Here’s a cryptographer’s take on why ID cards are a bad idea.

This is precisely why I think they’re proposing them, rather than just having a fingerprint-fest: on their face, they seem kind of useful. A unified ID for our purposes might well be a good idea. But actually, this already exists - pretty much everyone in the country has a passport and anyone who wants one can get one. The video rental will still want proof of address, meaning utility bills - ID cards won’t change that. As far as I can see, the only practical benefit to the population in terms of convenience is that an ID card will fit in your wallet. To my mind this isn’t worth £3bn of our money.

I’m not trying to have a go at you, but please ask yourself - how would you feel if the ID card were not on the table, but you had instead been asked to head to the nearest police station for fingerprinting - just so they can keep tabs on you. The cards you carry at the moment are at your own convenience. We are now being required to carry them for the convenience of the police; we must pay £35 for the privilege of proving that we are not criminals.

Incidentally, I see that MORI are running the trials, and are soliciting volunteers. While I realise that the trials are also aimed at logistical fact-finding, I wonder what the chances are that they’ll trot out a happy statistic at the end. “Look, our trial group (that just happened to consist of people who wanted the cards) thinks they’re great! You will too!”

My cryptography lecturer once said, “Any system is only as secure as its weakest link.” The links are so weak here, it terrifies me. Terry Gilliam’s Brazil, anyone?

Information and access to the database will have to be available to literally millions. And yet somehow this is supposed to make us more secure and to make subversion less likely. Sure. When you ARE your card and those cards can be forged by anyone with half a link to the underground, we’ll see how much more secure we’ll be.

And the civil liberties! Oh my fucking god. Of course “innocent” people should have nothing to fear. Except being hassled for their fucking card of course. But how many people really are totally innocent anyway? In the moral if not legal sense. Because once this database kicks off, you better assume everyone knows everything about you.

Marvellous.

pan

Makes the trial about as valid as any other self-selecting sample. We’d be as well deciding Government policy with newspaper phone-in polls.

Now here’s another question.

How exactly do I prove who I am. I know who I am. My Mother definately knows who I am. My wife and kids take my word for it, but really how can I prove, that I am who I claim to be? I’ve got credit cards, driving licence, birth cert etc. but they don’t prove anything really

Surely any such system is only as good as the evidence that supports it? Given that it is reasonably easy to get hold of GENUINE (stolen) passports and driving licences, and birth certificates prove precisely fuck-all how do they establish identity?

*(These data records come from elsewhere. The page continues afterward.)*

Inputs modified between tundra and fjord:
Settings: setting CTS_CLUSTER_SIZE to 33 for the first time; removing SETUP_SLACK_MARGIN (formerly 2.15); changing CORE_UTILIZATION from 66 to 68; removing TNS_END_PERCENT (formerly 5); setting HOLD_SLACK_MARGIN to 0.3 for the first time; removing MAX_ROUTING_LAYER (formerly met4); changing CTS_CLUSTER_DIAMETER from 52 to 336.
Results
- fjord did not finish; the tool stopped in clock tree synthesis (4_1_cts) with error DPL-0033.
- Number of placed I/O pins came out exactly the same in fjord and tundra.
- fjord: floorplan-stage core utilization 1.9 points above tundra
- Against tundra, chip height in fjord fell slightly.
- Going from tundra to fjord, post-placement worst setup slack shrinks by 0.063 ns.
v11:
Design ixu_mc_pipe, start of the top module:
module ixu_mc_pipe (
    input  wire         core_clock_i,
    input  wire         core_flush_i,
    input  wire  [17:0] data_i,
    input  wire         valid_i,
    output logic        busy_o,
    output wire  [ 5:0] rs1_o,
    output wire  [ 5:0] rs2_o,
    input  wire  [31:0] rs1_data_i,
    input  wire  [31:0] rs2_data_i,
    output wire  [ 4:0] rob_o,
    input  wire  [ 6:0] opcode_i,
    input  wire  [ 6:0] ins_type,
    input  wire         imm_i,
    input  wire  [31:0] immediate_i,
    input  wire  [ 5:0] dest_i,
    output logic [ 5:0] wakeup_dest,
    output logic        wakeup_valid,
    output logic [ 5:0] l_wakeup_dest,
    output logic        l_wakeup_valid,
    output logic [ 5:0] ixu_mc_ex_dest,
    output logic [31:0] ixu_mc_ex_data,
    output logic        ixu_mc_ex_valid,
    output logic [ 5:0] ixu_mc_wb_dest,
    output logic [31:0] ixu_mc_wb_data,
    output logic        ixu_mc_wb_valid,
    output wire  [ 4:0] pmu_ins_id_o,
    output wire         pmu_ins_valid_o
);
Size in the first run: roughly 7,100 cells after synthesis, about 310 flip-flops, roughly 0.061 mm2 of cells after synthesis.
clock: 3.74 ns
lec_check: 0
abc_area: 0
cap_margin: 5
cell_pad_in_sites_detail_placement: 0
core_margin: 2
core_utilization: 72
cts_cluster_size: 14
setup_slack_margin: 1.29
slew_margin: 20
run.sh (not shown) runs the stock make flow with config.mk's settings and CLKGATE_MAP_FILE=.
global routing (5_1_grt): v11 exited with error
Setup of P:
// division
module division(input clk, input rst, input start, input [31:0] dividendo, divisor,
                output [31:0] cociente, residuo, output done);
Size: about 770 cells after synthesis, about 130 flip-flops, ~130 I/O pins, roughly 7100 sq um of cells after synthesis.
make LEC_CHECK=0 ABC_AREA=1 CAP_MARGIN=30 CORE_MARGIN=2 CORE_UTILIZATION=70 CTS_CLUSTER_DIAMETER=233 CTS_CLUSTER_SIZE=72 GPL_ROUTABILITY_DRIVEN=0 PLACE_DENSITY=0.78 SLEW_MARGIN=20 finish   # period 2.46 ns
run.sh (not shown) runs the stock make flow with config.mk's settings and CLKGATE_MAP_FILE=.
## Diff of input files: Q against P
-- flow/config.mk --
<<< P, line 8
export ABC_AREA = 1
export CAP_MARGIN = 30
>>> Q, line 8
export CAP_MARGIN = 20
<<< P, line 11
export CORE_UTILIZATION = 70
export CTS_CLUSTER_DIAMETER = 233
export CTS_CLUSTER_SIZE = 72
export GPL_ROUTABILITY_DRIVEN = 0
export PLACE_DENSITY = 0.78
>>> Q, line 10
export CORE_UTILIZATION = 72
export CTS_CLUSTER_SIZE = 39
export SETUP_SLACK_MARGIN = -0.05
- Area of the core of Q falls short of that of P by more than 10%.
- Although Q finished all stages, its layout failed final checks on negative setup slack.
- Diff Q..P | portion of total power attributed to combinational logic | negligible
- Against P as the reference, Q delivers a lower register-to-register slack.
Inputs modified between Q and R:
-- flow/config.mk --
<<< Q, line 10
export CORE_UTILIZATION = 72
export CTS_CLUSTER_SIZE = 39
export SETUP_SLACK_MARGIN = -0.05
>>> R, line 10
export CORE_UTILIZATION = 66
export SETUP_SLACK_MARGIN = -0.19
[summary]
- R finished all stages; layout check result: FAIL, due to negative setup slack.
- R against Q: depth of the most critical reg-to-reg path increased by 1 relative to the old numbers; highest ir drop seen on vdd shrank by 0.00019 V.
- R reports its top contributor to total power as registers while Q reports the clock network.
- Max fmax across Q and R: R
Relative to R, the following input files were edited for S:
-- flow/config.mk --
<<< R, line 10
export CORE_UTILIZATION = 66
>>> S, line 10
export CORE_UTILIZATION = 72
export CTS_CLUSTER_DIAMETER = 357
export PLACE_DENSITY = 0.37
- STATUS run=S STAGES=ALL_DONE FINAL_CHECKS=FAILED CAUSE=negative setup slack
- In terms of sequential power, R and S differ only marginally.
- Relative to R, the via count measured on S has increased by more than 10%.
- S ended up with shift_register[23] as its first element of the critical path; R ended up with shift_register[16].
- S vs R: net switching power up in S
- R → S: overall global routing resource usage higher, switching share of power climbed 1.7 points.
- Of S and R, it is S that has the higher post-cts repair resize count.
- Against R, S comes in 15 points lower on relative slew slack.
- S vs R: global-route wire length before repair up in S
- A slowest stage cell on the critical path of sky130_fd_sc_hd__fa_2 is what R shows, while sky130_fd_sc_hd__edfxtp_1 belongs to S.
- Overall routed net length: S vs R up about 50%
- Measured against each other, R and S differ in fraction of met2 tracks used by global routing, the lower figure coming from R.
- S: growth of design area from synthesis to finish is 0.74 points lower than what R reported.
Here is what was changed in the inputs of T compared with S.
-- flow/config.mk --
<<< S, line 8
>>> T, line 8
export ABC_AREA = 1
<<< S, line 10
export CORE_UTILIZATION = 72
export CTS_CLUSTER_DIAMETER = 357
export PLACE_DENSITY = 0.37
export SETUP_SLACK_MARGIN = -0.19
>>> T, line 11
export CORE_UTILIZATION = 68
export PLACE_DENSITY = 0.6
export SETUP_SLACK_MARGIN = 0.13
[summary]
T reached the final stage; the timing, design-rule and antenna checks on its layout passed. The higher met1 track demand over resource in global routing came out of S. Utilization after layout is lower on T. Against S, T comes in 0.48 ns higher on setup slack. T ended up with registers as its group drawing the most power; S ended up with the clock network. Looking at worst slack at placement, T sits 0.25 ns higher than S does. Against S, T reports a final cell area excluding filler cells that is higher.

---

== run A ==
division again, from the RTL that the note above started with.
Settings: LEC_CHECK=0, ABC_AREA=1, CAP_MARGIN=30, CORE_MARGIN=2, CORE_UTILIZATION=70, CTS_CLUSTER_DIAMETER=233, CTS_CLUSTER_SIZE=72, GPL_ROUTABILITY_DRIVEN=0, PLACE_DENSITY_LB_ADDON=0.1, SLEW_MARGIN=20; clock period 2.46 ns.
Run A ended with every stage complete and zero timing, DRC or antenna violations.
[inputs] run B vs run A
--- a/flow/config.mk
+++ b/flow/config.mk
@@ -7,10 +7,9 @@
 export LEC_CHECK = 0
 export ABC_AREA = 1
-export CAP_MARGIN = 30
+export CAP_MARGIN = 20
 export CORE_MARGIN = 2
-export CORE_UTILIZATION = 70
-export CTS_CLUSTER_DIAMETER = 233
+export CORE_UTILIZATION = 72
 export CTS_CLUSTER_SIZE = 72
-export GPL_ROUTABILITY_DRIVEN = 0
-export PLACE_DENSITY_LB_ADDON = 0.1
+export PLACE_DENSITY = 0.95
+export SETUP_SLACK_MARGIN = 0.48
 export SLEW_MARGIN = 20
==> results <==
On count of placed standard cells including taps, run A tracks run B almost exactly.
Relative to run A, the total die size measured on run B has decreased by a few percent.
Run A → run B: initial core utilization up 1.0 points, floorplan die width down 1.4 um.
Number of setup buffers added after CTS sits higher in run B than in run A.
When run B is measured against run A, its area of the placeable core turns out about 1.4% lower.
Worst slack at placement (lower): run B
Comparing the two runs side by side, run B comes out behind run A on half-perimeter wire length of the detailed placement result.
Re CTS buffer count: no difference whatsoever between run B and run A.
Of run A and run B, only run A finishes the flow clean.
Setup changes, run B to run C
--- a/flow/config.mk
+++ b/flow/config.mk
@@ -10,6 +10,7 @@
 export CORE_MARGIN = 2
 export CORE_UTILIZATION = 72
-export CTS_CLUSTER_SIZE = 72
-export PLACE_DENSITY = 0.95
-export SETUP_SLACK_MARGIN = 0.48
+export CTS_CLUSTER_DIAMETER = 193
+export CTS_CLUSTER_SIZE = 10
+export PLACE_DENSITY = 0.6
+export SETUP_SLACK_MARGIN = -0.22
 export SLEW_MARGIN = 20
Notes after the runs:
- Run C vs. run B: total placed cells including tap cells flat; register area share after synthesis barely changed; number of buffers inserted to repair setup after CTS shrank by 29; worst setup slack before clock tree synthesis increased 0.048 ns.
- Run C against run B: yosys-reported design area after synthesis roughly the same; number of I/O port buffers roughly the same; total half-perimeter wirelength after legalization and detailed placement lower.
- Comparing run C against run B, there is no change at all in area after synthesis.
- Run C against run B: post-CTS resize count decreased 47; routability congestion estimate from global placement decreased about 4.7%.
- Run C reached the final stage; the timing, design-rule and antenna checks on its layout passed.
diff inputs: run C => run D
--- a/flow/config.mk
+++ b/flow/config.mk
@@ -11,6 +11,6 @@
 export CORE_UTILIZATION = 72
 export CTS_CLUSTER_DIAMETER = 193
-export CTS_CLUSTER_SIZE = 10
+export CTS_CLUSTER_SIZE = 95
 export PLACE_DENSITY = 0.6
-export SETUP_SLACK_MARGIN = -0.22
+export SETUP_SLACK_MARGIN = 0.13
 export SLEW_MARGIN = 20
==> results <==
In the tables for run C and run D, maximum number of pins on one net before global-route repair reads lower with run C.
Compared to run C, run D has switching power as a share of total power 1.1 points higher.
Delta(clock power share, run D - run C) < 0
Total power of run D is lower than that of run C.
Power and IR drop assume default switching activity.
==> v31: inputs <==
// complex_multiplier
module complex_multiplier#(parameter INPUT_DATA_WIDTH = 16)
    (
        input  wire                                    i_clk,
        input  wire                                    i_rst,
        input  wire signed [INPUT_DATA_WIDTH-1:0]      i_real_h,
        input  wire signed [INPUT_DATA_WIDTH-1:0]      i_imag_h,
        input  wire signed [INPUT_DATA_WIDTH-1:0]      i_real_y,
        input  wire signed [INPUT_DATA_WIDTH-1:0]      i_imag_y,
        output reg  signed [INPUT_DATA_WIDTH*2:0]      o_real,
        output reg  signed [INPUT_DATA_WIDTH*2:0]      o_imag
    );
    reg signed [INPUT_DATA_WIDTH*2-1:0] ac;
    reg signed [INPUT_DATA_WIDTH*2-1:0] ad;
    reg signed [INPUT_DATA_WIDTH*2-1:0] cb;
    reg signed [INPUT_DATA_WIDTH*2-1:0] bd;
    always@(posedge i_clk) begin
        if(i_rst)begin
            o_real <= 0;
            o_imag <= 0;
            ac     <= 0;
            ad     <= 0;
            cb     <= 0;
            bd     <= 0;
  ...
clock: 5.4 ns
lec_check: 0
abc_area: 1
cap_margin: 20
core_margin: 2
core_utilization: 72
cts_cluster_diameter: 248
cts_cluster_size: 96
hold_slack_margin: 0.29
place_density: 0.42
slew_margin: 20
tns_end_percent: 15
run.sh (not shown) runs the stock make flow with config.mk's settings and CLKGATE_MAP_FILE=.
==> inputs of v35, as changes to v31 <==
- ABC_AREA: 1 -> default
- CAP_MARGIN: 20 -> 15
- CORE_UTILIZATION: 72 -> 40
- CTS_CLUSTER_DIAMETER: 248 -> default
- CTS_CLUSTER_SIZE: 96 -> 55
- GPL_ROUTABILITY_DRIVEN: default -> 0
- HOLD_SLACK_MARGIN: 0.29 -> default
- PLACE_DENSITY: 0.42 -> default
- TNS_END_PERCENT: 15 -> 90
==> flow/constraint.sdc (replaced) <==
create_clock -name core_clock -period 8.47 [get_ports {i_clk}]
set_input_delay 1.6940 -clock core_clock [delete_from_list [all_inputs] [get_ports {i_clk}]]
set_output_delay 1.6940 -clock core_clock [all_outputs]
set_load 0.01 [all_outputs]
==> inputs of v29, as changes to v31 <==
- ABC_AREA: 1 -> default
- CTS_CLUSTER_DIAMETER: 248 -> 363
- CTS_CLUSTER_SIZE: 96 -> 97
- HOLD_SLACK_MARGIN: 0.29 -> default
- PLACE_DENSITY: 0.42 -> 0.38
- TNS_END_PERCENT: 15 -> 10
==> flow/constraint.sdc (replaced) <==
create_clock -name core_clock -period 5.0 [get_ports {i_clk}]
set_input_delay 1.0000 -clock core_clock [delete_from_list [all_inputs] [get_ports {i_clk}]]
set_output_delay 1.0000 -clock core_clock [all_outputs]
set_load 0.01 [all_outputs]
==> out/results.ini <==
[status]
status=timing/DRC/antenna clean

[global_route]
use_met3_pct=3.22
use_met2_pct=36.2
grt.total_usage_pct=22.0
use_met1_pct=30.4

[placed_design]
dp.cells=6838
dp.final_hpwl_um=106000
place_ws_ns=-0.116

[clock_network]
cts_setup_buffers=0

[die]
die_w_um=347

[yosys]
syn_area_per_cell_um2=9.09
netlist_top_cells_count=inv_1, fa_1, nand2_1, and2_1, ha_1
netlist.area_leader.share_pct=44.6
yosysCellCount=5189

[end of results for v35]
==> out/results.ini <==
[global_route]
use_met2_pct=72.6
use_met1_pct=57.4
grt.total_usage_pct=47.5
use_met3_pct=13.4

[status]
status=failed layout checks
so_faults=setup timing

[die]
die_w_um=260

[yosys]
netlist.area_leader.share_pct=44.6
syn_area_per_cell_um2=9.09
netlist_top_cells_count=inv_1, fa_1, nand2_1, and2_1, ha_1
yosysCellCount=5189

[clock_network]
cts_setup_buffers=156

[placed_design]
dp.final_hpwl_um=103000

[final_timing]
setup_viol=90
fin_ws_ns=-1.84

[end of results for v29]
==> out/results.ini <==
[status]
status=stopped before the end
stop_stage=global routing (5_1_grt)
error_line=[ERROR GRT-0116] Global routing finished with congestion. Check the congestion regions in the DRC Viewer.

[yosys]
netlist_top_cells_count=inv_1, nand2_1, fa_1, nor2_1, ha_1
yosysCellCount=7276
netlist.area_leader.share_pct=40.2

[placed_design]
dp.cells=8795
place_ws_ns=-1.60
dp.final_hpwl_um=148000

[global_route]
use_met1_pct=88.4
use_met3_pct=83.7
use_met2_pct=102
grt.total_usage_pct=91.6

[die]
die_w_um=274

[clock_network]
cts_setup_buffers=196

[end of results for v31]

* * *

==> inputs of run E <==
Starting RTL as in the previous note.
make LEC_CHECK=0 ABC_AREA=1 CAP_MARGIN=35 CELL_PAD_IN_SITES_GLOBAL_PLACEMENT=3 CORE_MARGIN=2 CORE_UTILIZATION=23 HOLD_SLACK_MARGIN=-0.06 MAX_ROUTING_LAYER=met4 PLACE_DENSITY_LB_ADDON=0.22 SLEW_MARGIN=20 TNS_END_PERCENT=45 finish   # period 6.29 ns
==> run R: changes against run E <==
==> flow/config.mk (replaced) <==
export PLATFORM = sky130hd
export DESIGN_NAME = complex_multiplier
export DESIGN_NICKNAME = complex_multiplier
export VERILOG_FILES = /design/flow/design.v
export SDC_FILE = /design/flow/constraint.sdc
export NUM_CORES = 4
export LEC_CHECK = 0
export ABC_AREA = 1
export CAP_MARGIN = 5
export CORE_MARGIN = 2
export CORE_UTILIZATION = 72
export CTS_CLUSTER_DIAMETER = 270
export CTS_CLUSTER_SIZE = 42
export HOLD_SLACK_MARGIN = 0.28
export MAX_ROUTING_LAYER = met4
export SETUP_SLACK_MARGIN = 0.76
export SLEW_MARGIN = 20
==> flow/constraint.sdc (replaced) <==
create_clock -name core_clock -period 5.0 [get_ports {i_clk}]
set_input_delay 1.0000 -clock core_clock [delete_from_list [all_inputs] [get_ports {i_clk}]]
set_output_delay 1.0000 -clock core_clock [all_outputs]
set_load 0.01 [all_outputs]
==> qor summary <==
| quantity | run R | run E |
|---|---|---|
| Num ports | 132 | 132 |
| Fraction of the mapped netlist area in simple logic gates | 21.69% | 21.69% |
| Flops after synth | 194 | 194 |
| Die footprint | 0.07488 mm^2 | 0.2314 mm^2 |
| Synthesis warning total | 1 | 1 |
| Syn Inst Count | 7,276 | 7,276 |
| Initial standard-cell utilization of the core | 72.98% | 23.08% |
| Result of the run | aborted with a tool error | complete, no violations |
| Stage where the flow stopped | clock tree synthesis | - |
| Number of placement rows | 98 | 175 |
| Netlist area before placement | 0.05235 mm^2 | 0.05235 mm^2 |
| HPWL Detailed | 165,700 um | 168,100 um |
| Number of cells after detailed placement | 8,818 | 10,962 |
| Prevailing post-synth register cell | dfxtp_1 | dfxtp_1 |
| Yosys cell types | 36 | 36 |
| Share of the synthesized area in the top cell type | 40.15% | 40.15% |
| Setup Slack @ Placement | -2055 ps | -1042 ps |
| Cell Area, Placed | 0.06247 mm^2 | 0.06351 mm^2 |
| Sequential area share after synthesis | 7.419% | 7.419% |
| Area share of fa/ha/maj cells after synthesis | 49.52% | 49.52% |
| Number of synthesized flops with an enable pin | 0 | 0 |
| Yosys cell count | 7,276 | 7,276 |
| Post-synthesis cell type with the largest combined area | fa_1 | fa_1 |
| Std-Cell Core Area | 0.07173 mm^2 | 0.2268 mm^2 |
| Die Wd | 273.7 um | 481.1 um |
| GPL Wtd Cong | 1.039 | 0.8436 |
| Fraction of synthesized area in multiplexers | 0% | 0% |
| Die Y | 273.7 um | 481.1 um |
try-fjord:
==> flow/design.v <==
module invert (input wire i, output wire o);
   assign o = !i;
endmodule
module and2 (input wire i0, i1, output wire o);
  assign o = i0 & i1;
endmodule
module or2 (input wire i0, i1, output wire o);
  assign o = i0 | i1;
endmodule
module xor2 (input wire i0, i1, output wire o);
  assign o = i0 ^ i1;
endmodule
module and3 (input wire i0, i1, i2, output wire o);
   wire t;
   and2 and2_0 (i0, i1, t);
   and2 and2_1 (i2, t, o);
endmodule
module or3 (input wire i0, i1, i2, output wire o);
   wire t;
   or2 or2_0 (i0, i1, t);
   or2 or2_1 (i2, t, o);
endmodule
module xor3 (input wire i0, i1, i2, output wire o);
   wire t;
   xor2 xor2_0 (i0, i1, t);
   xor2 xor2_1 (i2, t, o);
endmodule
module and5(input wire i0, i1, i2, i3, i4, output wire o);
  wire t1;
  and3 a1(i0,i1,i2,t1);
  and3 a2(i3,i4,t1,o);
endmodule
module or5(input wire i0, i1, i2, i3, i4, output wire o);
  wire t1;
  or3 o1(i0,i1,i2,t1);
  or3 o2(i3,i4,t1,o);
endmodule
module mux2 (input wire i0, i1, j, output wire o);
  assign o = (j==0)?i0:i1;
endmodule
module mux4 (input wire [0:3] i, input wire j1, j0, output wire o);
  wire  t0, t1;
  mux2 mux2_0 (i[0], i[1], j0, t0);
  mux2 mux2_1 (i[2], i[3], j0, t1);
  mux2 mux2_2 (t0, t1, j1, o);
endmodule
module mux8 (input wire [0:7] i, input wire j2, j1, j0, output wire o);
  wire  t0, t1;
  mux4 mux4_0 (i[0:3], j1, j0, t0);
  mux4 mux4_1 (i[4:7], j1, j0, t1);
  mux2 mux2_0 (t0, t1, j2, o);
endmodule
module mux16 (input wire [0:15] i, input wire j3, j2, j1, j0, output wire o);
  wire  t0, t1;
  mux8 mux8_0 (i[0:7], j2, j1, j0, t0);
  mux8 mux8_1 (i[8:15], j2, j1, j0, t1);
  mux2 mux2_0 (t0, t1, j3, o);
endmodule
module demux2 (input wire i, j, output wire o0, o1);
  assign o0 = (j==0)?i:1'b0;
  assign o1 = (j==1)?i:1'b0;
endmodule
module demux4 (input wire i, input wire j1, j0, output wire [0:3] o);
  wire  t0, t1;
  demux2 demux2_0 (i, j1, t0, t1);
  demux2 demux2_1 (t0, j0, o[0], o[1]);
  demux2 demux2_2 (t1, j0, o[2], o[3]);
endmodule
module demux8 (input wire i, j2, j1, j0, output wire [0:7] o);
  wire  t0, t1;
  demux2 demux2_0 (i, j2, t0, t1);
  demux4 demux4_0 (t0, j1, j0, o[0:3]);
  demux4 demux4_1 (t1, j1, j0, o[4:7]);
endmodule
module demux16 (input wire i, j3, j2, j1, j0, output wire [0:15] o);
  wire  t0, t1;
  demux2 demux2_0 (i, j3, t0, t1);
  demux8 demux4_0 (t0, j2, j1, j0, o[0:7]);
  demux8 demux4_1 (t1, j2, j1, j0, o[8:15]);
endmodule
module df (input wire clk, in, output wire out);
  reg df_out;
  always@(posedge clk) df_out <= in;
  assign out = df_out;
endmodule
module dfr (input wire clk, reset, in, output wire out);
  wire reset_, df_in;
  invert invert_0 (reset, reset_);
  and2 and2_0 (in, reset_, df_in);
  df df_0 (clk, df_in, out);
endmodule
module dfr16 (input wire clk,reset, input wire [15:0] in, output wire [15:0] out);
  dfr d0(clk,reset, in[0], out[0]);
  dfr d1(clk,reset, in[1], out[1]);
  dfr d2(clk,reset, in[2], out[2]);
  dfr d3(clk,reset, in[3], out[3]);
  dfr d4(clk,reset, in[4], out[4]);
  dfr d5(clk,reset, in[5], out[5]);
  dfr d6(clk,reset, in[6], out[6]);
  dfr d7(clk,reset, in[7], out[7]);
  dfr d8(clk,reset, in[8], out[8]);
  dfr d9(clk,reset, in[9], out[9]);
  dfr d10(clk,reset, in[10], out[10]);
  dfr d11(clk,reset, in[11], out[11]);
  dfr d12(clk,reset, in[12], out[12]);
  dfr d13(clk,reset, in[13], out[13]);
  dfr d14(clk,reset, in[14], out[14]);
  dfr d15(clk,reset, in[15], out[15]);
endmodule
module dfrl (input wire clk, reset, load, in, output wire out);
  wire _in;
  mux2 mux2_0(out, in, load, _in);
  dfr dfr_1(clk, reset, _in, out);
endmodule
module ha(input wire i0, i1, output wire sum, cout);
  xor2 _i0(i0, i1, sum);
  and2 _i1(i0, i1, cout);
endmodule
module fa (input wire i0, i1, cin, output wire sum, cout);
   wire t0, t1, t2;
   xor3 _i0 (i0, i1, cin, sum);
   and2 _i1 (i0, i1, t0);
   and2 _i2 (i1, cin, t1);
   and2 _i3 (cin, i0, t2);
   or3 _i4 (t0, t1, t2, cout);
endmodule
module addsub (input wire addsub, i0, i1, cin, output wire sumdiff, cout);
  wire t;
  fa _i0 (i0, t, cin, sumdiff, cout);
  xor2 _i1 (i1, addsub, t);
endmodule
module bin_counter(input wire clk, reset, in, output wire[3:0] out);
    wire[3:0] t0,t1;
    dfrl d0(clk,reset,in,t0[0],out[0]);
    dfrl d1(clk,reset,in,t0[1],out[1]);
    dfrl d2(clk,reset,in,t0[2],out[2]);
    dfrl d3(clk,reset,in,t0[3],out[3]);
    ha h0(out[0],in,t0[0],t1[0]);
    ha h1(out[1],t1[0],t0[1],t1[1]);
    ha h2(out[2],t1[1],t0[2],t1[2]);
    ha h3(out[3],t1[2],t0[3],t1[3]);
endmodule
==> flow/design.v <==
module decode(
	clk		,
	rst_n		,
	data_in	,
	data_out	
	);
	input clk;
	input rst_n;
	input [1:0] data_in;	 
	output reg data_out;
	wire [1:0] dis_00,dis_01,dis_10,dis_11;
	wire [31:0] add_1,add_2,add_3,add_4,add_5,add_6,add_7,add_8;
	reg [9:0]	path_s0,path_s1,path_s2,path_s3;   
	reg [31:0]	dis_s0,dis_s1,dis_s2,dis_s3;
	reg [19:0]count_clear;
	assign dis_00=data_in[1]+data_in[0];
	assign dis_01=data_in[1]+(data_in[0]^1'b1);
	assign dis_10=(data_in[1]^1'b1)+data_in[0];
	assign dis_11=(data_in[1]^1'b1)+(data_in[0]^1'b1);
	always @(posedge clk or negedge rst_n)
		if (rst_n==1'b0)
			count_clear<=20'b0;
		else if (count_clear>=20'd50000)
			count_clear<=20'b0;
		else
			count_clear<=count_clear+1'b1;
	assign add_1=dis_00+dis_s0;  
	assign add_2=dis_11+dis_s2;
	always @(posedge clk or negedge rst_n)
	begin
		if (rst_n==1'b0) 
			begin
				path_s0=10'b0;
				dis_s0=32'b0;
			end
		else if (count_clear==20'd50000)
			begin
				path_s0=10'b0;
				dis_s0=32'b0;
			end
		else if (add_1<=add_2)
			begin
				path_s0<={path_s0[8:0],1'b0};
				dis_s0<=add_1;
			end
		else 
			begin
				path_s0<={path_s2[8:0],1'b0};
				dis_s0<=add_2;
			end
	end
	assign add_3=dis_11+dis_s0;
	assign add_4=dis_00+dis_s2;
	always @(posedge clk or negedge rst_n)
	begin
		if (rst_n==1'b0) 
			begin
				path_s1=10'b0;
				dis_s1=32'b0;
			end
		else if (count_clear==20'd50000)
			begin
				path_s1=10'b0;
				dis_s1=32'b0;
			end
		else if (add_3<=add_4)
			begin
				path_s1<={path_s0[8:0],1'b1};
				dis_s1<=add_3;
			end
		else 
			begin
				path_s1<={path_s2[8:0],1'b1};
				dis_s1<=add_4;
			end
	end
	assign add_5=dis_01+dis_s1;
	assign add_6=dis_10+dis_s3;
	always @(posedge clk or negedge rst_n)
	begin
		if (rst_n==1'b0)
			begin
				path_s2=10'b0;
				dis_s2=32'b0;
			end
		else if (count_clear==20'd50000)
			begin
				path_s2=10'b0;
				dis_s2=32'b0;
			end
		else if (add_5<=add_6)
			begin
				path_s2<={path_s1[8:0],1'b0};
				dis_s2<=add_5;
			end
		else 
			begin
				path_s2<={path_s3[8:0],1'b0};
				dis_s2<=add_6;
			end
	end
	assign add_7=dis_10+dis_s1;
	assign add_8=dis_01+dis_s3;
	always @(posedge clk or negedge rst_n)
	begin
		if (rst_n==1'b0)
			begin
				path_s3=10'b0;
				dis_s3=32'b0;
			end
		else if (count_clear==20'd50000)
			begin
				path_s3=10'b0;
				dis_s3=32'b0;
			end
		else if (add_7<add_8)
			begin
				path_s3<={path_s1[8:0],1'b1};
				dis_s3<=add_7;
			end
		else 
			begin
				path_s3<={path_s3[8:0],1'b1};
				dis_s3<=add_8;
			end
	end
	always @(*)
	begin
		if ((dis_s0<=dis_s1)&&(dis_s0<=dis_s2)&&(dis_s0<=dis_s3))
			data_out<=path_s0[9];
		else if ((dis_s1<=dis_s0)&&(dis_s1<=dis_s2)&&(dis_s1<=dis_s3))
			data_out<=path_s1[9];
		else if ((dis_s2<=dis_s0)&&(dis_s2<=dis_s1)&&(dis_s2<=dis_s3))
			data_out<=path_s2[9];
		else  data_out<=path_s3[9];
	end
endmodule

In fact I am probably resonably easy to establish - I am a home owner, council tax payer, product of the British education system etc. In other words I have a checkable 40 year history. However what if I was from a marginal group or a recent immigrant?

Fingerprint information is trumpeted as a ‘biometric’ that’ll make these ID cards unforgeable and secure. Fingerprinting isn’t as fool-proof as they’d have you believe.

See here* for an article of what happens when the authorities (in the case the police) have your fingerprints and know, despite all common sense, where you’ve been and what you’ve done.

This is what happens when a unique identifier is wrong. This is what happens when the authorities have to pretend their system is infallible. Now imagine what a forged or incorrect ID card could land you in.

*To summerize: this is the story of a Police Woman who was arrested and prosecuted by her own police force because she would not admit in court to a set of fingerprints at a crime scene being hers. (She wasn’t a suspect, it was to eliminate them being anyone elses.) But they weren’t hers and she wasn’t going to lie about it. But if the police had admitted that it would call into question all their other fingerprint evidence. So rather than expose their fingerprinting as flawed, they charged her with lying under oath. Although found completely innocent, the whole saga has cost her job and she is now threatened with bankrupcy.